Завершить очерк «Село-академия» Вихрев приехал в Палех. В самом конце декабря тысяча девятьсот тридцать четвертого года это было. Днями работал, а вечерами, как всегда, ходил то к одному, то к другому художнику, расспрашивал, смотрел, что написано нового, часами читал стихи, которых знал тысячи, от Петрарки до Маяковского и своего друга Семеновского, пел в клубе с палехскими девчатами. Чувствовал себя очень счастливым и нужным. И только поставил в рукописи последнюю точку, как вдруг занемог тяжело и непонятно. Его повезли в Шую, в больницу, но врачи сказали, что они уже не в силах что-либо поправить, и Вихрев, почувствовав неотвратимость конца, попросил отвезти его назад в Палех, где и умер на руках у друзей-художников. Умер на следующий день после прихода нового, тысяча девятьсот тридцать пятого года.
Хоронили его под вечер при свете факелов в скверике за Крестовоздвиженской церковью. Весь холм был в колышущихся огненных языках, и кумачовый гроб плыл, озаренный ими. Его несли на плечах Голиков, Баканов, Маркичев, братья Зубковы, Котухин, Вакуров, Зиновьев. Густая толпа пела «Прощай, наш товарищ…». И вдруг песня растаяла, и сделалось необычайно тихо, до боли в ушах. А кумачовый гроб все плыл и плыл в огненных отсветах и этой невероятной тишине, и всем стало казаться, что это сам Палех, весь Палех вдруг замер, поняв, кого он провожает…
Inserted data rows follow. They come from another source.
`src/rtl/sdcl_pkg.sv`:
```
// Shared types, sizes and relabelling functions for the small digraph canonical labeller.
package sdcl_pkg;

    localparam int VERTICES = 4;
    localparam int NB       = VERTICES * VERTICES;
    localparam int VI_W     = (VERTICES > 1) ? $clog2(VERTICES) : 1;
    localparam int LABEL_W  = 16;
    localparam int WIDE_W   = (NB > LABEL_W) ? NB : LABEL_W;

    function automatic int fact(input int n);
        int f;
        f = 1;
        for (int k = 2; k <= n; k++) begin
            f = f * k;
        end
        return f;
    endfunction

    localparam int PERMS = fact(VERTICES);

    typedef logic [VI_W-1:0]        t_vidx;
    typedef t_vidx [VERTICES-1:0]   t_perm;
    typedef logic [NB-1:0]          t_mat;
    typedef logic [LABEL_W-1:0]     t_label;
    typedef logic [WIDE_W-1:0]      t_wide;

    typedef struct packed {
        t_mat adj;
        t_mat best;
    } t_cell_data;

    // Next permutation in lexicographic order; the last one wraps to identity.
    function automatic t_perm next_perm(input t_perm p);
        t_perm q;
        t_vidx tmp;
        int    i;
        int    j;
        int    l;
        int    r;
        q = p;
        i = -1;
        for (int k = VERTICES - 2; k >= 0; k--) begin
            if (i < 0 && q[k] < q[k+1]) begin
                i = k;
            end
        end
        if (i >= 0) begin
            j = i + 1;
            for (int k = i + 1; k < VERTICES; k++) begin
                if (q[k] > q[i]) begin
                    j = k;
                end
            end
            tmp  = q[i];
            q[i] = q[j];
            q[j] = tmp;
        end
        l = i + 1;
        r = VERTICES - 1;
        for (int k = 0; k < VERTICES; k++) begin
            if (l < r) begin
                tmp  = q[l];
                q[l] = q[r];
                q[r] = tmp;
                l    = l + 1;
                r    = r - 1;
            end
        end
        return q;
    endfunction

    function automatic t_perm perm_at(input int n);
        t_perm p;
        for (int k = 0; k < VERTICES; k++) begin
            p[k] = t_vidx'(k);
        end
        for (int m = 0; m < n; m++) begin
            p = next_perm(p);
        end
        return p;
    endfunction

    // B[i][j] = A[p(i)][p(j)], row 0 column 0 in the top bit.
    function automatic t_mat relabel(input t_mat a, input t_perm p);
        t_mat res;
        for (int i = 0; i < VERTICES; i++) begin
            for (int j = 0; j < VERTICES; j++) begin
                res[NB-1-(i*VERTICES+j)] =
                    a[NB-1-(int'(p[i])*VERTICES + int'(p[j]))];
            end
        end
        return res;
    endfunction

    function automatic logic [VERTICES-1:0] diag(input t_mat m);
        logic [VERTICES-1:0] d;
        for (int i = 0; i < VERTICES; i++) begin
            d[i] = m[NB-1-(i*VERTICES+i)];
        end
        return d;
    endfunction

endpackage

```
`src/rtl/small_digraph_canonical_label.sv`:
```
// Top level of the small digraph canonical labeller: a chain of relabelling cells.
//
//   Channel  Ports              Width  Contents
//   in       s_axis_t*          16     adjacency_bits, row 0 column 0 in bit 15
//   out      m_axis_t*          16     canonical_label, same packing
//
// The design is a chain of PERMS cells (24 for four vertices), one for each vertex
// relabelling. Every cell holds one transaction, compares its own relabelled matrix
// against the running minimum and hands the result to its neighbor.
// One transaction is accepted per clock cycle while the output side takes data; each
// transaction passes through every cell of the chain in turn, and the last cell is the output register.
// Reset is synchronous and active low; it empties every cell.
// Each cell loads whenever it is empty or its neighbor takes its content, so a stall
// at the output fills the bubbles in the chain before the input side stops.
module small_digraph_canonical_label (
    input  logic                    i_clk,
    input  logic                    i_rst_n,
    input  logic                    s_axis_tvalid,
    output logic                    s_axis_tready,
    input  logic [15:0]             s_axis_tdata,   // [15:0] adjacency_bits
    output logic                    m_axis_tvalid,
    input  logic                    m_axis_tready,
    output logic [15:0]             m_axis_tdata    // [15:0] canonical_label
);
    import sdcl_pkg::*;

    // Handshake and payload at each boundary of the chain; index 0 is the input side.
    logic       chain_valid [0:PERMS];
    logic       chain_ready [0:PERMS];
    t_cell_data chain_data  [0:PERMS];

    t_wide in_wide;
    t_wide out_wide;

    // Input bits beyond the matrix are dropped; missing high bits read as zero.
    assign in_wide = t_wide'(s_axis_tdata);

    assign chain_valid[0]     = s_axis_tvalid;
    assign s_axis_tready      = chain_ready[0];
    assign chain_data[0].adj  = in_wide[NB-1:0];
    // The running minimum starts at all ones, so an all-ones matrix maps to itself.
    assign chain_data[0].best = '1;

    for (genvar k = 0; k < PERMS; k++) begin : g_cell
        localparam t_perm PERM_K = perm_at(k);

        sdcl_cell u_cell (
            .i_clk   (i_clk),
            .i_rst_n (i_rst_n),
            .i_perm  (PERM_K),
            .i_valid (chain_valid[k]),
            .o_ready (chain_ready[k]),
            .i_data  (chain_data[k]),
            .o_valid (chain_valid[k+1]),
            .i_ready (chain_ready[k+1]),
            .o_data  (chain_data[k+1])
        );
    end

    assign chain_ready[PERMS] = m_axis_tready;
    assign m_axis_tvalid      = chain_valid[PERMS];
    assign out_wide           = t_wide'(chain_data[PERMS].best);
    assign m_axis_tdata       = out_wide[LABEL_W-1:0];

    // The identity relabelling is in the chain, so the label never exceeds the input.
    a_identity_bound : assert property (@(posedge i_clk) disable iff (!i_rst_n)
        chain_valid[PERMS] |-> chain_data[PERMS].best <= chain_data[PERMS].adj)
        else $error("canonical label larger than its own input matrix");

    // A relabelling moves self-loops along the diagonal but keeps their number.
    a_diag_count : assert property (@(posedge i_clk) disable iff (!i_rst_n)
        chain_valid[PERMS] |->
            $countones(diag(chain_data[PERMS].best)) ==
            $countones(diag(chain_data[PERMS].adj)))
        else $error("canonical label changed the number of self-loops");

    // Reset must empty the whole chain, the output register included.
    a_reset_empty : assert property (@(posedge i_clk)
        $past(!i_rst_n) |-> !m_axis_tvalid)
        else $error("output valid right after reset");

endmodule

```
`src/rtl/sdcl_cell.sv`:
```
// One cell of the labelling chain: applies one fixed relabelling and keeps the running minimum.
module sdcl_cell (
    input  logic               i_clk,
    input  logic               i_rst_n,
    input  sdcl_pkg::t_perm    i_perm,
    input  logic               i_valid,
    output logic               o_ready,
    input  sdcl_pkg::t_cell_data i_data,
    output logic               o_valid,
    input  logic               i_ready,
    output sdcl_pkg::t_cell_data o_data
);
    import sdcl_pkg::*;

    logic       r_valid;
    t_cell_data r_data;
    t_cell_data n_data;
    t_mat       cand;

    // The stage can load when it is empty or its content moves on.
    assign o_ready = !r_valid || i_ready;

    always_comb begin
        cand        = relabel(i_data.adj, i_perm);
        n_data.adj  = i_data.adj;
        n_data.best = (cand < i_data.best) ? cand : i_data.best;
    end

    always_ff @(posedge i_clk) begin
        if (!i_rst_n) begin
            r_valid <= 1'b0;
        end else if (o_ready) begin
            r_valid <= i_valid;
        end
    end

    always_ff @(posedge i_clk) begin
        if (o_ready && i_valid) begin
            r_data <= n_data;
        end
    end

    assign o_valid = r_valid;
    assign o_data  = r_data;

endmodule
```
Потом гремел ружейный салют…
На могильном камне, стоящем в центре Палеха и поныне, были выбиты строки Пушкина:
В темной могиле почил
художников друг и советчик.
Как бы он обнял тебя,
как бы гордился тобой!..
А в марте 1935 года в Палехе справлялся первый юбилей – десятилетие артели.
Еще раз слово очевидцу:
«В дни юбилея в Москве нельзя было достать билетов до Иванова и Шуи. Вагоны поездов были превращены в клубы искусства. На станциях Иваново и Шуя висели плакаты, приветствовавшие делегатов, на вокзале ждали автомобили и автобусы, которые пошли по шоссе, сделанному специально до Палеха… Приехало несколько сот делегатов, телеграф принес несколько сот телеграмм.
Торжественное заседание открыл нарком Бубнов. Был голубой от солнца и от снега день необыкновенного народного веселья, которое, начавшись морозным рассветом, длилось двое суток, когда люди двое суток подряд не ложились спать. Кроме приехавших на станции, на праздник приехали на развалежках и пришли пешком соседние деревни и села. С утра над селом летали три аэроплана, которые начали разбрасывать первый номер «Палехской трибуны», а затем поднимали в воздух знатнейших палешан. По селу гремели духовые оркестры. Когда аэропланы садились за слободой, в тот день переименованной в улицу Голикова, соседние овины провалились под сотнями ног стара и мала. Карусели бесплатно катали детишек, ларьки раздавали книжки и сладости. На площадях под аэропланами устраивались рысистые колхозные состязания, и народ поражался коням Майдаковской колхозной фермы… Содержание празднества и заседания транслировались через Москву, через радио Коминтерна всему миру. И был бал сразу в двух домах… с джазом, впервые здесь звучавшим.
Двое суток в полном изумлении не спало село Палех».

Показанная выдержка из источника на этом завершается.